# INPUT MATERIAL
::::

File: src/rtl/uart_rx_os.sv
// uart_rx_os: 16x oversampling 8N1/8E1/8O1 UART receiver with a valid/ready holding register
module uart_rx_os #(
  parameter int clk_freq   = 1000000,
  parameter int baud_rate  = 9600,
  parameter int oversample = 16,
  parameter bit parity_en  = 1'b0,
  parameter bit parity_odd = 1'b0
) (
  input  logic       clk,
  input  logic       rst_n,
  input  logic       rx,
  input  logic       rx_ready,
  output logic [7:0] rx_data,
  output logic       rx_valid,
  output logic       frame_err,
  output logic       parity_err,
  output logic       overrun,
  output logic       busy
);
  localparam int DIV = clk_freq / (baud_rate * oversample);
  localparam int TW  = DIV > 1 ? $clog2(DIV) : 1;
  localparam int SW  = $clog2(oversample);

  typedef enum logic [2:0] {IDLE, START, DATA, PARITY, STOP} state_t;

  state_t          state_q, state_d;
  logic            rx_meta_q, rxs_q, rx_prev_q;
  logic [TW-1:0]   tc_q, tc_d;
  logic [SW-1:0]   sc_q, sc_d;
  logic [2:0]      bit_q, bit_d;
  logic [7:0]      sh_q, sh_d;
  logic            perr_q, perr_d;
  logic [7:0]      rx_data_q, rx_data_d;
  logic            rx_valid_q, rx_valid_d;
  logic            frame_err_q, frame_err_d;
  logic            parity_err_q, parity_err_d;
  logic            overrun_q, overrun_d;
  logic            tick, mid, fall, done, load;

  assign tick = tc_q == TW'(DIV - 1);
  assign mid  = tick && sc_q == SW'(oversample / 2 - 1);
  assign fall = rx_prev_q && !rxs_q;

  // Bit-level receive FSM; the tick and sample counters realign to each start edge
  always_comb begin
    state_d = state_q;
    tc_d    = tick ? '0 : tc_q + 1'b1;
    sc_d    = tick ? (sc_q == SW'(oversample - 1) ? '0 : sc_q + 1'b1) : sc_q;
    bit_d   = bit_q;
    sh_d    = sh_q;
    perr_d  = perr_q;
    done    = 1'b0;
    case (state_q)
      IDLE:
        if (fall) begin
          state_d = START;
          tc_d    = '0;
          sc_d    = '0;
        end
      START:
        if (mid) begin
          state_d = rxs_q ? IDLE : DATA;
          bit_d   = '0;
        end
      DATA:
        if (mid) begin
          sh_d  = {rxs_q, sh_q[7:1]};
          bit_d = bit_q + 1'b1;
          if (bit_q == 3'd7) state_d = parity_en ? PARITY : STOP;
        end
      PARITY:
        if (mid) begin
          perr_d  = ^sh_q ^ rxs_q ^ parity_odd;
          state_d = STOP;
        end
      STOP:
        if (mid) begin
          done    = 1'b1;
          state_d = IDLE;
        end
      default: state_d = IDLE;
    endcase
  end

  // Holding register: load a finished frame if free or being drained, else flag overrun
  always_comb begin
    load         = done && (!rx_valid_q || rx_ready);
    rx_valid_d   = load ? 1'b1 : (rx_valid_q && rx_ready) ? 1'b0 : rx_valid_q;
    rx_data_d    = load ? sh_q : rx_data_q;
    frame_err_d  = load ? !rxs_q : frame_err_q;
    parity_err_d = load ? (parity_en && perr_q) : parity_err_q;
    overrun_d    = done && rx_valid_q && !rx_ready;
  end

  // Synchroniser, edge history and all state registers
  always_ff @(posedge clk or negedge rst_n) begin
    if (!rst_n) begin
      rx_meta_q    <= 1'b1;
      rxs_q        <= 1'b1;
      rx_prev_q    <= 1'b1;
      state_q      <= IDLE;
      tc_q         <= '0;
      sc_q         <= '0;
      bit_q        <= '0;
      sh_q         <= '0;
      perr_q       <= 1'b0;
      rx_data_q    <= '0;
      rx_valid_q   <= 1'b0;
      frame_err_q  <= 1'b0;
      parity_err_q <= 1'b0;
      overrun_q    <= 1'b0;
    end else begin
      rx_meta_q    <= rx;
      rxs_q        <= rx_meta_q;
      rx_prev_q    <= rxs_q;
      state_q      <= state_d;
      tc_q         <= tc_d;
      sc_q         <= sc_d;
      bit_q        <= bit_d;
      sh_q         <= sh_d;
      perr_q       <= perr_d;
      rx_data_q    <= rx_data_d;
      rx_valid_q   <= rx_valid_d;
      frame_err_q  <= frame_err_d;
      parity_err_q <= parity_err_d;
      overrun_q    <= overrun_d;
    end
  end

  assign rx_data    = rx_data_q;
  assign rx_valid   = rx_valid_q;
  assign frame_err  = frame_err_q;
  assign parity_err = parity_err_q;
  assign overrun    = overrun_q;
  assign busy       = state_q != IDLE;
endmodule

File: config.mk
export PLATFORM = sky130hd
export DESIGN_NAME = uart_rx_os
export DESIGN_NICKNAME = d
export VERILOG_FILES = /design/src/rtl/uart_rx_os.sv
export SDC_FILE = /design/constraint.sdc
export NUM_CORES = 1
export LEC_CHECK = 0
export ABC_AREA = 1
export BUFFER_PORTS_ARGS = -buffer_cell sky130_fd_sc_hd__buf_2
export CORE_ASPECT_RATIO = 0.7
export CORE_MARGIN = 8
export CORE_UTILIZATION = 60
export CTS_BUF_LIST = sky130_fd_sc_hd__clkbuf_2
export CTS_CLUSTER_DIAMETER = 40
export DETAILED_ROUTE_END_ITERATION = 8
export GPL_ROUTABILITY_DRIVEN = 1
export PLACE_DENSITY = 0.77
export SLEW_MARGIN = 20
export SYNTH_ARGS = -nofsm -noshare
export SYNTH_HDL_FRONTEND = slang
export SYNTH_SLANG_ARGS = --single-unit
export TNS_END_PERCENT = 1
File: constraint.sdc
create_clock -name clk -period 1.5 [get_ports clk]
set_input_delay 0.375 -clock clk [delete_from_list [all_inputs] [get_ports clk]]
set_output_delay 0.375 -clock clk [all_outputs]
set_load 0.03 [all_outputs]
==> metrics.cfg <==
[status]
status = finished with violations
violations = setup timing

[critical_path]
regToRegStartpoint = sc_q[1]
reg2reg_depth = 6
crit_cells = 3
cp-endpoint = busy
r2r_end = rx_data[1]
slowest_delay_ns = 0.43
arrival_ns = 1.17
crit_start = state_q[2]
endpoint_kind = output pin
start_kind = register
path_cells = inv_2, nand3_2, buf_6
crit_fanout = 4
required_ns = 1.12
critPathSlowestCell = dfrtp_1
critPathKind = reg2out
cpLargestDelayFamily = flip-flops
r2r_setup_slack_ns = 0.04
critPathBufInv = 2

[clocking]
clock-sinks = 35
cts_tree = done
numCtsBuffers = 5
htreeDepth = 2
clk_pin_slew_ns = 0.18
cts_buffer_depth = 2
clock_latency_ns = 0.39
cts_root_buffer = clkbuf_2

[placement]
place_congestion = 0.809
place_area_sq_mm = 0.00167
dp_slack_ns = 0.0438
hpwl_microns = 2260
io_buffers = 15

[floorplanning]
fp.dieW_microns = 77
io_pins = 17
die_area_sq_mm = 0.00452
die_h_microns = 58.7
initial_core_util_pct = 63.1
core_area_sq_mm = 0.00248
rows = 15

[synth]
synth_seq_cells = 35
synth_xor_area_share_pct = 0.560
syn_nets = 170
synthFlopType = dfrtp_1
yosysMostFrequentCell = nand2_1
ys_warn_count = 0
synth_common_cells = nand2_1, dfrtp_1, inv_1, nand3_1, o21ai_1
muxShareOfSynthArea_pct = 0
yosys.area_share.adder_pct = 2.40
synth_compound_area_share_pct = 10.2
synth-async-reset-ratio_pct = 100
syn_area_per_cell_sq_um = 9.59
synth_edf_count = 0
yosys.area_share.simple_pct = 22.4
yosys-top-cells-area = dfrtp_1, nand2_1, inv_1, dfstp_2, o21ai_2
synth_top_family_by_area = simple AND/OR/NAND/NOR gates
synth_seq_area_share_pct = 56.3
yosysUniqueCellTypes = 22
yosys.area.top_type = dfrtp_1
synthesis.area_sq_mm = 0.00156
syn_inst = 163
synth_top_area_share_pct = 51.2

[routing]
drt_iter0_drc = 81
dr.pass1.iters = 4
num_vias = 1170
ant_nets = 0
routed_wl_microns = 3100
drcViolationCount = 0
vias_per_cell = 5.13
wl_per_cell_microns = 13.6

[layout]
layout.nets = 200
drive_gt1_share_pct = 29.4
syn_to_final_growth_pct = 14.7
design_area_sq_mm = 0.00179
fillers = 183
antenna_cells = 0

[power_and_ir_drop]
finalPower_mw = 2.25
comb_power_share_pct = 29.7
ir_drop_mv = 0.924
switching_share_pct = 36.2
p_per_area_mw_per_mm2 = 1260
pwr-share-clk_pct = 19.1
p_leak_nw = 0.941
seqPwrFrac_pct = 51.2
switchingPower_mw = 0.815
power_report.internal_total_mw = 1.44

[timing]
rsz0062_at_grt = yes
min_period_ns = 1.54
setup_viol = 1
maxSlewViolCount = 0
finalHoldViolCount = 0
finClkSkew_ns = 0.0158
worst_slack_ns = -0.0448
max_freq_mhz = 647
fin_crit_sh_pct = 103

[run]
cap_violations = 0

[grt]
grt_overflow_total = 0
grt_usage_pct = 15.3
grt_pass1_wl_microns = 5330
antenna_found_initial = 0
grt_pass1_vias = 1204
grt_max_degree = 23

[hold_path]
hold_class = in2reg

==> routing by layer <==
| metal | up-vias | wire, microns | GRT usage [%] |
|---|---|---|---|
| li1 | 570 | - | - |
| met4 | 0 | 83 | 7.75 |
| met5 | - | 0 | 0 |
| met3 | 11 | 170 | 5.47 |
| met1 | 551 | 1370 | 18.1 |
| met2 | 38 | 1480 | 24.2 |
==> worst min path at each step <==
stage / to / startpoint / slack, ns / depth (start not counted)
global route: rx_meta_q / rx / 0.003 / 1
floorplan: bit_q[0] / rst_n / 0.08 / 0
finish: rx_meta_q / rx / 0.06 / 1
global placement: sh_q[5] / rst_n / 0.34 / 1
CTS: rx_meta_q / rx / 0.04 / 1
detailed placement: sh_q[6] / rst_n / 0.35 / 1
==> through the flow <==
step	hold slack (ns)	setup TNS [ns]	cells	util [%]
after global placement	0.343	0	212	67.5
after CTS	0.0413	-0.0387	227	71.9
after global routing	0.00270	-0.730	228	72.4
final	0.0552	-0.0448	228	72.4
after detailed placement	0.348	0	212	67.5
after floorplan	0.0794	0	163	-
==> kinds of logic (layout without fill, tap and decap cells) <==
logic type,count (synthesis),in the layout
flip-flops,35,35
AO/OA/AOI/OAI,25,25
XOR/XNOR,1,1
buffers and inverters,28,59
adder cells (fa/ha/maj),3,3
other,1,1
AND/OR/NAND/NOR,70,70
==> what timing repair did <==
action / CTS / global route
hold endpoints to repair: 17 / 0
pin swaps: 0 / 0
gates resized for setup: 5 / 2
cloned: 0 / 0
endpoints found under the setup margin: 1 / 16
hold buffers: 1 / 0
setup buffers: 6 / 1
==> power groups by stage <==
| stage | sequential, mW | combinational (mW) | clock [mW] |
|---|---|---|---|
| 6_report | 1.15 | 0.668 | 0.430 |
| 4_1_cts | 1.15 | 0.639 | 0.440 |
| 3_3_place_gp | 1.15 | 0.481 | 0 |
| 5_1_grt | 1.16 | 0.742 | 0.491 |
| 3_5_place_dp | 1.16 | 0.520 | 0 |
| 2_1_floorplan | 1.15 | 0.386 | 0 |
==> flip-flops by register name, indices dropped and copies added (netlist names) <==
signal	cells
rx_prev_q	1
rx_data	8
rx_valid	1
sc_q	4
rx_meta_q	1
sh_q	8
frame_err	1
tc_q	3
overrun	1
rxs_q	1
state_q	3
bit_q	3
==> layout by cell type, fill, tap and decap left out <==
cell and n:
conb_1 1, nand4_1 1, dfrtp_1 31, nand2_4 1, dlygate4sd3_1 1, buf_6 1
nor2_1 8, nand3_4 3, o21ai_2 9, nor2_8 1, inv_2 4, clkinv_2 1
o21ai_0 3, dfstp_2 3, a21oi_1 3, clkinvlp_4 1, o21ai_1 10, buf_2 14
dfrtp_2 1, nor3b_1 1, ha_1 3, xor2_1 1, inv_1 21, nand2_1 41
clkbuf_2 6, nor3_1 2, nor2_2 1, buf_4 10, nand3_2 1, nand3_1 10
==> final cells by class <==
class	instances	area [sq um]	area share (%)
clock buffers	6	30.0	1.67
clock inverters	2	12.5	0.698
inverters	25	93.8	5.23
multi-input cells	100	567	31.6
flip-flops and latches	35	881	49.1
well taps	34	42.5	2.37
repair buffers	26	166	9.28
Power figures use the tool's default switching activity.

::::

# WHAT YOU ARE ASKED TO DO
For the string "assign", show each line of the entries above where it occurs.

# SOLUTION FOR THIS PROBLEM
  assign tick = tc_q == TW'(DIV - 1);
  assign mid  = tick && sc_q == SW'(oversample / 2 - 1);
  assign fall = rx_prev_q && !rxs_q;
  assign rx_data    = rx_data_q;
  assign rx_valid   = rx_valid_q;
  assign frame_err  = frame_err_q;
  assign parity_err = parity_err_q;
  assign overrun    = overrun_q;
  assign busy       = state_q != IDLE;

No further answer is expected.